Hector Berlioz (1803-69)
La mort d’Ophélie, for voice and ensemble (1842)
Few composers have felt so strong an affinity with the works of Shakespeare as Hector Berlioz. In his Memoirs, Berlioz described his first encounter with the Bard in 1827 as striking him “like a thunderbolt. The lightning flash of that sublime discovery opened before me at a stroke the whole heaven of art, illuminating it to its remotest depths. I recognized,” he wrote, “the meaning of dramatic grandeur, beauty, and truth.”
He also, that same night, first encountered his future wife, the actress Harriet Smithson, performing the role of Ophelia in Hamlet. Berlioz was bowled over by her performance – so was most of Paris – and Smithson became the great love of his life. Their courtship was peculiar (the hyper-passionate Berlioz found himself unable to speak directly to Smithson for several years, some of which time he spent in Italy), and their eventual marriage ended disastrously (she didn’t speak French, he didn’t speak English, and the two had virtually nothing in common), but she was his muse, inspiring most notably the Symphonie fantastique, though the impression of her performance as Juliet most surely influenced – in some way – Berlioz’s subsequent symphony based on the play.
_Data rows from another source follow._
===== src/rtl/snake_pkg.sv =====
// Types shared across the snake game blocks.
package snake_pkg;
  typedef enum logic [2:0] {
    NONE  = 3'd0,
    UP    = 3'd1,
    DOWN  = 3'd2,
    LEFT  = 3'd3,
    RIGHT = 3'd4
  } direction;
endpackage


===== src/rtl/link_scheduler_if.sv =====
// Byte-link port bundle between link_scheduler (master) and the uart block (slave).
// Handshake: a byte is pushed on each cycle wr_uart=1 and popped on each cycle
// rd_uart=1; r_data is valid whenever rx_empty=0, and writes are only issued while tx_full=0.
interface link_scheduler_if;
   logic       tx_full;
   logic       wr_uart;
   logic [7:0] w_data;
   logic       rx_empty;
   logic [7:0] r_data;
   logic       rd_uart;

   modport master (input tx_full, rx_empty, r_data, output wr_uart, w_data, rd_uart);
   modport slave  (output tx_full, rx_empty, r_data, input wr_uart, w_data, rd_uart);
endinterface


===== src/rtl/link_scheduler.sv =====
// Shares the UART byte link between the two boards: prioritised TX of local
// messages plus keepalive, RX opcode decode, and a link_up watchdog.
module link_scheduler
   import snake_pkg::*;
#(
   parameter int TIMEOUT_CYCLES   = 6_500_000,
   parameter int KEEPALIVE_CYCLES = 3_250_000
) (
   input  logic                     clk,
   input  logic                     rst,
   input  logic                     req_dir,
   input  direction                 dir_in,
   input  logic                     req_col,
   input  logic [5:0]               col_in,
   input  logic                     req_click,
   input  logic [5:0]               click_in,
   link_scheduler_if.master         uart,
   output direction                 dir_out,
   output logic                     dir_valid,
   output logic [5:0]               col_out,
   output logic                     col_valid,
   output logic [5:0]               click_out,
   output logic                     click_valid,
   output logic [7:0]               err_cnt,
   output logic                     link_up,
   output logic [1:0]               tx_state
);

   localparam int WD_W = $clog2(TIMEOUT_CYCLES + 1);
   localparam int KA_W = $clog2(KEEPALIVE_CYCLES + 1);
   localparam logic [WD_W-1:0] WD_MAX = WD_W'(TIMEOUT_CYCLES);
   localparam logic [KA_W-1:0] KA_MAX = KA_W'(KEEPALIVE_CYCLES);

   typedef enum logic [1:0] {IDLE = 2'd0, WRITE = 2'd1, HOLD = 2'd2} tx_state_e;

   tx_state_e       state;
   logic            pend_dir, pend_col, pend_click, pend_ka;
   direction        dir_pay;
   logic [5:0]      col_pay, click_pay;
   logic [KA_W-1:0] ka_cnt;
   logic [WD_W-1:0] wd_cnt;

   assign tx_state = state;

   always_ff @(posedge clk) begin
      if (rst) begin
         state        <= IDLE;
         uart.wr_uart <= 1'b0;
         uart.w_data  <= 8'h00;
         pend_dir     <= 1'b0;
         pend_col     <= 1'b0;
         pend_click   <= 1'b0;
         pend_ka      <= 1'b0;
         dir_pay      <= NONE;
         col_pay      <= 6'h00;
         click_pay    <= 6'h00;
         ka_cnt       <= '0;
      end else begin
         uart.wr_uart <= 1'b0;
         case (state)
            IDLE: begin
               if ((pend_col || pend_click || pend_dir || pend_ka) && !uart.tx_full) begin
                  state        <= WRITE;
                  uart.wr_uart <= 1'b1;
                  if (pend_col) begin
                     uart.w_data <= {2'b10, col_pay};
                     pend_col    <= 1'b0;
                  end else if (pend_click) begin
                     uart.w_data <= {2'b11, click_pay};
                     pend_click  <= 1'b0;
                  end else if (pend_dir) begin
                     uart.w_data <= {2'b01, 3'b000, dir_pay};
                     pend_dir    <= 1'b0;
                  end else begin
                     uart.w_data <= 8'h3F;
                     pend_ka     <= 1'b0;
                  end
               end
            end
            WRITE:   state <= HOLD;
            HOLD:    state <= IDLE;
            default: state <= IDLE;
         endcase

         // Placed after the issue logic so a fresh request or keepalive tick wins over the clear.
         if (uart.wr_uart) begin
            ka_cnt <= '0;
         end else if (ka_cnt == KA_MAX) begin
            ka_cnt  <= '0;
            pend_ka <= 1'b1;
         end else begin
            ka_cnt <= ka_cnt + 1'b1;
         end
         if (req_col) begin
            pend_col <= 1'b1;
            col_pay  <= col_in;
         end
         if (req_click) begin
            pend_click <= 1'b1;
            click_pay  <= click_in;
         end
         if (req_dir) begin
            pend_dir <= 1'b1;
            dir_pay  <= dir_in;
         end
      end
   end

   always_ff @(posedge clk) begin
      if (rst) begin
         uart.rd_uart <= 1'b0;
         dir_out      <= NONE;
         dir_valid    <= 1'b0;
         col_out      <= 6'h00;
         col_valid    <= 1'b0;
         click_out    <= 6'h00;
         click_valid  <= 1'b0;
         err_cnt      <= 8'h00;
         wd_cnt       <= WD_MAX;
         link_up      <= 1'b0;
      end else begin
         uart.rd_uart <= 1'b0;
         dir_valid    <= 1'b0;
         col_valid    <= 1'b0;
         click_valid  <= 1'b0;
         link_up      <= (wd_cnt < WD_MAX);
         // rd_uart=1 means the head byte is being popped this cycle, so it is not decoded twice.
         if (!uart.rx_empty && !uart.rd_uart) begin
            uart.rd_uart <= 1'b1;
            wd_cnt       <= '0;
            case (uart.r_data[7:6])
               2'b01: begin
                  dir_out   <= direction'(uart.r_data[2:0]);
                  dir_valid <= 1'b1;
               end
               2'b10: begin
                  col_out   <= uart.r_data[5:0];
                  col_valid <= 1'b1;
               end
               2'b11: begin
                  click_out   <= uart.r_data[5:0];
                  click_valid <= 1'b1;
               end
               default: begin
                  if (uart.r_data[5:0] != 6'h3F && err_cnt != 8'hFF)
                     err_cnt <= err_cnt + 8'd1;
               end
            endcase
         end else if (wd_cnt != WD_MAX) begin
            wd_cnt <= wd_cnt + 1'b1;
         end
      end
   end

endmodule


===== src/flat_wrapper.sv =====
// flat-port wrapper written by rule: the top's interface ports become plain ports
module link_scheduler_flat import snake_pkg::*;
#(
   parameter int TIMEOUT_CYCLES   = 6_500_000,
   parameter int KEEPALIVE_CYCLES = 3_250_000
)
  (clk, rst, req_dir, dir_in, req_col, col_in, req_click, click_in, dir_out, dir_valid, col_out, col_valid, click_out, click_valid, err_cnt, link_up, tx_state, uart_tx_full, uart_rx_empty, uart_r_data, uart_wr_uart, uart_w_data, uart_rd_uart);
  link_scheduler_if uart_i ();
  input  logic clk;
  input  logic rst;
  input  logic req_dir;
  input  direction dir_in;
  input  logic req_col;
  input  logic [5:0] col_in;
  input  logic req_click;
  input  logic [5:0] click_in;
  output direction dir_out;
  output logic dir_valid;
  output logic [5:0] col_out;
  output logic col_valid;
  output logic [5:0] click_out;
  output logic click_valid;
  output logic [7:0] err_cnt;
  output logic link_up;
  output logic [1:0] tx_state;
  input wire logic [$bits(uart_i.tx_full)-1:0] uart_tx_full;
  input wire logic [$bits(uart_i.rx_empty)-1:0] uart_rx_empty;
  input wire logic [$bits(uart_i.r_data)-1:0] uart_r_data;
  output wire logic [$bits(uart_i.wr_uart)-1:0] uart_wr_uart;
  output wire logic [$bits(uart_i.w_data)-1:0] uart_w_data;
  output wire logic [$bits(uart_i.rd_uart)-1:0] uart_rd_uart;
  assign uart_i.tx_full = uart_tx_full;
  assign uart_i.rx_empty = uart_rx_empty;
  assign uart_i.r_data = uart_r_data;
  assign uart_wr_uart = uart_i.wr_uart;
  assign uart_w_data = uart_i.w_data;
  assign uart_rd_uart = uart_i.rd_uart;
  link_scheduler #(.TIMEOUT_CYCLES(TIMEOUT_CYCLES), .KEEPALIVE_CYCLES(KEEPALIVE_CYCLES)) u_core (.clk(clk), .rst(rst), .req_dir(req_dir), .dir_in(dir_in), .req_col(req_col), .col_in(col_in), .req_click(req_click), .click_in(click_in), .uart(uart_i), .dir_out(dir_out), .dir_valid(dir_valid), .col_out(col_out), .col_valid(col_valid), .click_out(click_out), .click_valid(click_valid), .err_cnt(err_cnt), .link_up(link_up), .tx_state(tx_state));
endmodule

===== config.mk =====
export PLATFORM = sky130hd
export DESIGN_NAME = link_scheduler_flat
export DESIGN_NICKNAME = d
export VERILOG_FILES = /design/src/rtl/snake_pkg.sv /design/src/rtl/link_scheduler_if.sv /design/src/rtl/link_scheduler.sv /design/src/flat_wrapper.sv
export SDC_FILE = /design/constraint.sdc
export NUM_CORES = 1
export LEC_CHECK = 0
export ABC_AREA = 0
export BUFFER_PORTS_ARGS = -buffer_cell sky130_fd_sc_hd__clkbuf_2
export CAP_MARGIN = 20
export CORE_ASPECT_RATIO = 0.75
export CORE_UTILIZATION = 35
export DETAILED_ROUTE_END_ITERATION = 12
export PLACE_DENSITY = 0.54
export SYNTH_ARGS = -nofsm -noshare
export SYNTH_HDL_FRONTEND = slang
export SYNTH_SLANG_ARGS = --single-unit

===== constraint.sdc =====
create_clock -name clk -period 2.4 [get_ports clk]
set_input_delay 0 -clock clk [delete_from_list [all_inputs] [get_ports clk]]
set_output_delay 0 -clock clk [all_outputs]
set_load 0.01 [all_outputs]

# Yosys cells after proc, flatten, opt, wreduce, memory -nomap -nowiden
# Cells that the tools add are included.
dict set report totals {
  register_bits 103
  latch_bits 0
  ram_bits 0
  romBits 0
  inputBits 30
  output_inout_bits 39
  word_cells 102
  memories 0
}
dict set report op_classes {
  addsub 3
  n_mul 0
  n_div 0
  n_lt_le_gt_ge 1
  eq_ne 12
  shift 0
  muxes 31
  n_bitwise 3
  n_reduce_logical 30
}
# cell count
set ops {}
lappend ops {{$mux W23} 2}
lappend ops {{$mux W1} 24}
lappend ops {{$add A23 B1 Y23 const B} 1}
lappend ops {{$lt A23 B23 Y1 const B} 1}
lappend ops {{$ne A23 B23 Y1 const B} 1}
lappend ops {{$add A22 B1 Y22 const B} 1}
lappend ops {{$eq A22 B22 Y1 const B} 1}
lappend ops {{$mux W8} 2}
lappend ops {{$reduce_bool A2 Y1} 7}
lappend ops {{$reduce_and A2 Y1} 5}
lappend ops {{$add A8 B1 Y8 const B} 1}
lappend ops {{$ne A8 B8 Y1 const B} 1}
lappend ops {{$mux W7} 1}
lappend ops {{$ne A2 B2 Y1 const B} 3}
lappend ops {{$ne A6 B6 Y1 const B} 1}
lappend ops {{$reduce_and A3 Y1} 2}
lappend ops {{$reduce_or A2 Y1} 3}
lappend ops {{$reduce_or A3 Y1} 2}
lappend ops {{$eq A2 B1 Y1 const B} 2}
lappend ops {{$eq A2 B2 Y1 const B} 2}
lappend ops {{$pmux W2 S2} 1}
lappend ops {{$reduce_and A4 Y1} 1}
lappend ops {{$logic_and A1 B1 Y1} 3}
lappend ops {{$logic_not A1 Y1} 3}
lappend ops {{other kinds (5)} 9}

# Depth between registers and ports, before layout
# Gate-level depths: netlist of the first run.
dict set report depth {
  depth_word 8
  mapped_depth 7
  mapped_depth_nobuf 6
}

# Worst setup path after synthesis of the first run
# OpenSTA, ideal clock, no wires.
dict set report synth_timing {
  kind {flip-flop to flip-flop}
  startpoint {reg u_core.ka_cnt[2]}
  endpoint {reg u_core.ka_cnt[21]}
  setup_time_ns 0.066
  arrival_time_ns 1.714
  t_required_ns 2.334
  setup_slack_ns 0.620
  stages_incl_launch_ff 6
  n_path_buf 1
  period_less_slack_ns 1.780
  path_cell_list {dfxtp_1 nand4_2 or3_4 buf_6 or4_4 a21oi_2}
}
dict set report synth_via {
  elab_chain_len 2
  elab_cells_between_ends 3
  classes_between {add/sub (1); eq/ne (1); reduce/logical (1)}
}
# item line_no
set synth_lines {}
lappend synth_lines {{start: declaration} link_scheduler.sv:40} ;# logic [KA_W-1:0] ka_cnt;
lappend synth_lines {{start signal: assignment} link_scheduler.sv:92} ;# ka_cnt <= ka_cnt + 1'b1;
lappend synth_lines {{parallel branches: the longest is 2 deep, another holds $add A22 B1 Y22} --}
# Parallel ways; which one is timed is not known.
# A chain may end at the register's enable or synchronous reset.

# Final worst setup path of the first run
dict set report layout_timing {
  startpoint {reg u_core.ka_cnt[13]}
  endpoint {reg u_core.ka_cnt[3]}
}
dict set report layout_via {
  elab_chain_len 2
}
# item line_no
set layout_lines {}
lappend layout_lines {{$eq A22 B22 Y1} link_scheduler.sv:88} ;# end else if (ka_cnt == KA_MAX) begin
lappend layout_lines {{$reduce_or A3 Y1 (no source line)} --}
# Every way passes these cells.

==> metrics.yaml, run 1 <==
cts:
  cts.sinks: 103
  cts_tree: "done"
  cts_htree_levels: 3
  clock_latency_ns: 0.35
  cts_made_buffers: 9
  clk_path_buf_depth: 2
  clk_pin_slew_ns: 0.07
  cts-root-buf: "clkbuf_16"
  post_cts_buffers: 0
floorplanning:
  die_x_um: 134
  rows: 35
  die_h_um: 101
  dieArea_um2: 13500
  coreArea_um2: 12500
  initial_core_util_pct: 36.6
  io_pins: 69
place:
  io_buffers: 68
  dpl.hpwl_mm: 7.59
  dpl_cell_area_um2: 5050
  gp_congestion: 0.798
cells_and_area:
  area_growth_pct: 22.7
  final_area_um2: 5620
  drive_gt1_share_pct: 16.7
  final_nets: 639
  n_antenna_cell: 0
yosys:
  synth_top_family_by_area: "simple AND/OR/NAND/NOR gates"
  synth_compound_area_share_pct: 12.1
  avgSynthCellArea_um2: 8.75
  synth-simple-area-share_pct: 26.0
  muxShareOfSynthArea_pct: 7.02
  synth_fa_ha_area_share_pct: 1.37
  ys_seq_elements: 103
  ys_warn_count: 0
  async_flop_share_pct: 0
  yosysUniqueCellTypes: 53
  yosysTopAreaCellShare_pct: 45.0
  syn-num-nets: 558
  synth_area_um2: 4580
  postSynthCellCount: 523
  synth_edf_count: 0
  yosys.area.top_type: "dfxtp_1"
  yosysMostFrequentCell: "dfxtp_1"
  synth_seq_area_share_pct: 45.0
  synth_commonest_cells: "dfxtp_1, nor2_1, mux2i_1, a21oi_1, nand3_1"
  synth_ff_type: "dfxtp_1"
  synth.area.top_cells: "dfxtp_1, mux2i_1, nor2_1"
  synth_xor_area_share_pct: 4.40
drt:
  routed_wl_mm: 10.7
  viasPerCell: 5.22
  drt_iter0_drc: 189
  wl_per_cell_um: 13.8
  antenna_left: 0
  drc: 0
  num_vias: 4049
  dr.pass1.iters: 4
critical_path:
  crit_path_max_fanout: 15
  cpPeakStageDelay_ns: 0.51
  crit_slowest_cell: "or4_1"
  critPathLaunchType: "flip-flop"
  crit_path_cell_trace: "or4_1 > nor4_1 > a211o_1 > buf_4 > nor2_1"
  critPathLaunch: "u_core.ka_cnt[13]$_SDFF_PP0_"
  critPathKind: "flip-flop to flip-flop"
  crit_required_ns: 2.64
  critical_path_arrival_ns: 2.23
  reg2reg_to: "u_core.ka_cnt[3]$_SDFF_PP0_"
  crit_path_end_kind: "flip-flop"
  endpoint: "u_core.ka_cnt[3]$_SDFF_PP0_"
  r2r_start: "u_core.ka_cnt[13]$_SDFF_PP0_"
  worstRegToRegCells: 5
  ff2ff_setup_slack_ns: 0.41
sta:
  rsz0062_at_grt: "no"
  fin_crit_ns: 1.99
  fin_crit_sh_pct: 82.8
  skew_ns: 0.00693
  worstMarginPinSlew_ns: 0.786
  hold_violations: 0
  slew_viol_final: 0
  max_clock_freq_mhz: 503
  setup_violations: 0
  max-slew-margin-rel_pct: 47.4
  setup_tns_ns: 0
min_path:
  hold_class: "input port to flip-flop"
job:
  maxCapViolCount: 0
global_route:
  grt_pass1_vias: 3782
  antenna_found_initial: 0
  grt_max_degree: 33
  overflow: 0
  grt_use_total_pct: 16.6
  grt_pass1_wl_mm: 18.1
pwr:
  max-vdd-ir-drop_mv: 0.367
  p_per_area_nw_per_um2: 665
  p_leak_nw: 2.13
  power_mw: 3.73
status:
  status: "complete, no violations"
placed cells by master, fill, tap and decap left out, drive strengths merged, types with 6 or more instances in the layout:
| cell type | instances |
|---|---|
| dlygate4sd3 | 25 |
| o31ai | 10 |
| nand4 | 19 |
| nand3 | 29 |
| buf | 7 |
| nor2 | 77 |
| clkbuf | 78 |
| a21oi | 31 |
| or4 | 15 |
| inv | 17 |
| and3 | 8 |
| and4 | 6 |
| dfxtp | 103 |
| nor4 | 10 |
| o21ai | 15 |
| xnor2 | 9 |
| or3 | 8 |
| nand2 | 21 |
| xor2 | 14 |
| mux2i | 31 |
| a211oi | 7 |
| nor3 | 11 |
flip-flops by register name (all words and copies together) (netlist names), 2 cells and up:
signal              cells
u_core.ka_cnt          22
u_core.err_cnt          8
u_core.dir_pay          3
u_core.tx_state         2
u_core.uart.w_data      8
u_core.col_out          6
u_core.col_pay          6
u_core.click_pay        6
u_core.click_out        6
u_core.dir_out          3
u_core.wd_cnt          23
layout make-up:
type,instances,area (um2)
Fill cell,1244,6910
Multi-Input combinational cell,374,2330
Sequential cell,103,2060
Timing Repair Buffer,100,643
Clock buffer,10,229
Tap cell,166,208
Clock inverter,6,83.8
Inverter,16,60.1
how the worst min path moves through the flow:
stage / start / end / cells past startpoint
finish: req_click / u_core.pend_click$_SDFFE_PP0P_ / 3
global route: req_col / u_core.pend_col$_SDFFE_PP0P_ / 3
CTS: req_click / u_core.pend_click$_SDFFE_PP0P_ / 3
detailed placement: click_in[0] / u_core.click_pay[0]$_SDFFE_PP0P_ / 3
global placement: dir_in[1] / u_core.dir_pay[1]$_SDFFE_PP0P_ / 3
floorplan: req_dir / u_core.pend_dir$_SDFFE_PP0P_ / 2
worst max-delay path, delay by kind of cell, from the launching register on:
kind                   cells  cell delay, ns
AOI/OAI and AO/OA          1            0.36
and+or+nand+nor            3            0.92
DFF                        1            0.34
buffers and inverters      1            0.26
through the flow:
stage | worst slack, ns | util, % | hold WS, ns | cells
after floorplan | 0.620 | - | 0.117 | 523
after CTS | 0.450 | 44.9 | 0.0405 | 775
final | 0.412 | 44.9 | 0.0500 | 775
after global routing | 0.258 | 44.9 | 0.0775 | 775
after detailed placement | 0.467 | 40.4 | 0.243 | 734
after global placement | 0.467 | 40.4 | 0.236 | 734
power by group:
part,switching [mW],internal (mW)
combinational,0.188,0.167
clock,0.625,0.912
sequential,0.0664,1.78
total,0.879,2.86
cells by family after synthesis:
kind of cell / Yosys count
adder cells (fa/ha/maj): 5
XOR/XNOR: 23
multiplexers: 32
AND/OR/NAND/NOR: 227
flip-flops: 103
buffers and inverters: 46
AO/OA/AOI/OAI: 87
per-layer routing:
layer / track usage (%) / share of wire (%) / up-vias
met5: 0 / 0 / -
met4: 4.93 / 0.55 / 0
met3: 3.72 / 3.7 / 6
met2: 26.5 / 45 / 82
met1: 22.2 / 51 / 1906
li1: - / - / 2055
timing repair:
| item | CTS | global route |
|---|---|---|
| gates resized for setup | 0 | 0 |
| endpoints found under the hold margin | 31 | 0 |
| hold buffers | 25 | 0 |
No activity file was read; power rests on OpenSTA's default activity.
==> run 2, diff against run 1 <==
- clock period: 2.4 -> 1.94 ns (I/O delays scaled with it)
==> metrics.yaml, run 2 (same netlist as run 1, synthesis figures left out) <==
job:
  maxCapViolCount: 0  # unchanged
place:
  gp_congestion: 0.833  # +4.4%
  io_buffers: 68  # unchanged
  dpl.hpwl_mm: 7.71  # +1.6%
sta:
  setup_violations: 0  # unchanged
  worstMarginPinSlew_ns: 0.613  # -0.173 ns
  fin_crit_ns: 1.83  # -0.162 ns
  skew_ns: 0.00804  # +0.00111 ns
  fin_crit_sh_pct: 94.1  # +11 points
  max_clock_freq_mhz: 548  # +8.9%
  hold_violations: 0  # unchanged
  rsz0062_at_grt: "no"
  slew_viol_final: 0  # unchanged
  setup_tns_ns: 0  # unchanged
  max-slew-margin-rel_pct: 59.0  # +12 points
cells_and_area:
  largest_reg_flops: 23  # unchanged
  final_cell_mix: "dfxtp_1, nor2_1, clkbuf_2"
  top_register: "u_core.wd_cnt"
  drive_gt1_share_pct: 19.1  # +2.4 points
  largestRegisters: "u_core.wd_cnt (23), u_core.ka_cnt (22)"
  mostFrequentLayoutCell: "dfxtp_1"
  n_antenna_cell: 0  # unchanged
  final_nets: 653  # +2.2%
  area_growth_pct: 26.2
cts:
  cts_htree_levels: 3  # unchanged
  cts.sinks: 103  # unchanged
  cts-root-buf: "clkbuf_16"
  clk_path_buf_depth: 2  # unchanged
  cts_tree: "done"
  clock_latency_ns: 0.35  # about the same
  cts_made_buffers: 9  # unchanged
  clk_pin_slew_ns: 0.07  # about the same
critical_path:
  crit_path_end_kind: "flip-flop"
  critical_path_arrival_ns: 2.10  # -0.13 ns
  critPathKind: "flip-flop to flip-flop"
  crit_path_max_fanout: 7  # -8
  crit_required_ns: 2.21  # -0.43 ns
  critPathLaunchType: "flip-flop"
global_route:
  overflow: 0  # unchanged
  grt_use_total_pct: 16.9  # +0.30 points
  antenna_found_initial: 0  # unchanged
  grt_pass1_wl_mm: 18.3  # +1.6%
  grt_pass1_vias: 3794  # +0.32%
  grt_max_degree: 62  # +88%
floorplanning:
  die_h_um: 101  # unchanged
  rows: 35  # unchanged
  io_pins: 69  # unchanged
  coreArea_um2: 12500  # unchanged
  die_x_um: 134  # unchanged
  dieArea_um2: 13500  # unchanged
  initial_core_util_pct: 36.6  # unchanged
pwr:
  power_mw: 4.78  # +28%
  clockPowerShare_pct: 42.6  # +1.4 points
  internal_power_mw: 3.59  # +26%
  p_sw_mw: 1.19  # +36%
  combPwrFrac_pct: 10.0  # +0.5 points
  seqPwrFrac_pct: 47.4  # -1.9 points
  p_per_area_nw_per_um2: 827  # +24%
  p_sw_share_pct: 25.0  # +1.4 points
  p_leak_nw: 2.22  # +4.3%
  max-vdd-ir-drop_mv: 0.485  # +32%
status:
  status: "complete, no violations"
drt:
  viasPerCell: 5.22  # -0.10%
  drc: 0  # unchanged
  routed_wl_mm: 11.1  # +3.9%
  wl_per_cell_um: 14.1  # +2.0%
  antenna_left: 0  # unchanged
  drt_iter0_drc: 253  # +34%
  dr.pass1.iters: 5  # +1
  num_vias: 4118  # +1.7%
min_path:
  hold_class: "input port to flip-flop"
==> run 2: changes by cell type in the layout (fill, tap and decap cells not counted), sizes merged <==
cell	previous run	this run
clkbuf	78	77
buf	7	21
inv	17	20
clkinv	3	1
==> run 2: worst max-delay path, stage by stage (launching register included) <==
cell and delay (ns):
dfxtp_1 0.46, ha_1 0.22, and3_1 0.23, nand2_1 0.18
or4_1 0.50, a21oi_1 0.15
==> run 2: timing repair <==
item / 4_1_cts / 5_1_grt
gates resized for setup: 0 / 2
buffers inserted: 0 / 0
endpoints found under the setup margin: 0 / 3
endpoints found under the hold margin: 30 / 0
hold buffers: 25 / 0
==> run 2: final cells by class <==
| cell class | count | area [um2] |
|---|---|---|
| Clock inverter | 7 | 111 |
| Fill cell | 1228 | 6750 |
| Sequential cell | 103 | 2060 |
| Tap cell | 166 | 208 |
| Inverter | 16 | 60.1 |
| Timing Repair Buffer | 114 | 773 |
| Clock buffer | 9 | 225 |
| Multi-Input combinational cell | 374 | 2340 |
La mort d’Ophélie, or The Death of Ophelia, was written in 1842, setting a poem by Berlioz’s friend, Ernest Legouvé, that paraphrases the Queen’s speech on Ophelia’s death in Act 4 of Hamlet. The music is stunning in its portrayal of text and scene, opening with a depiction of the gently rippling river in which Ophelia drowned and culminating in a striking passage that illustrates the manner of Ophelia’s death.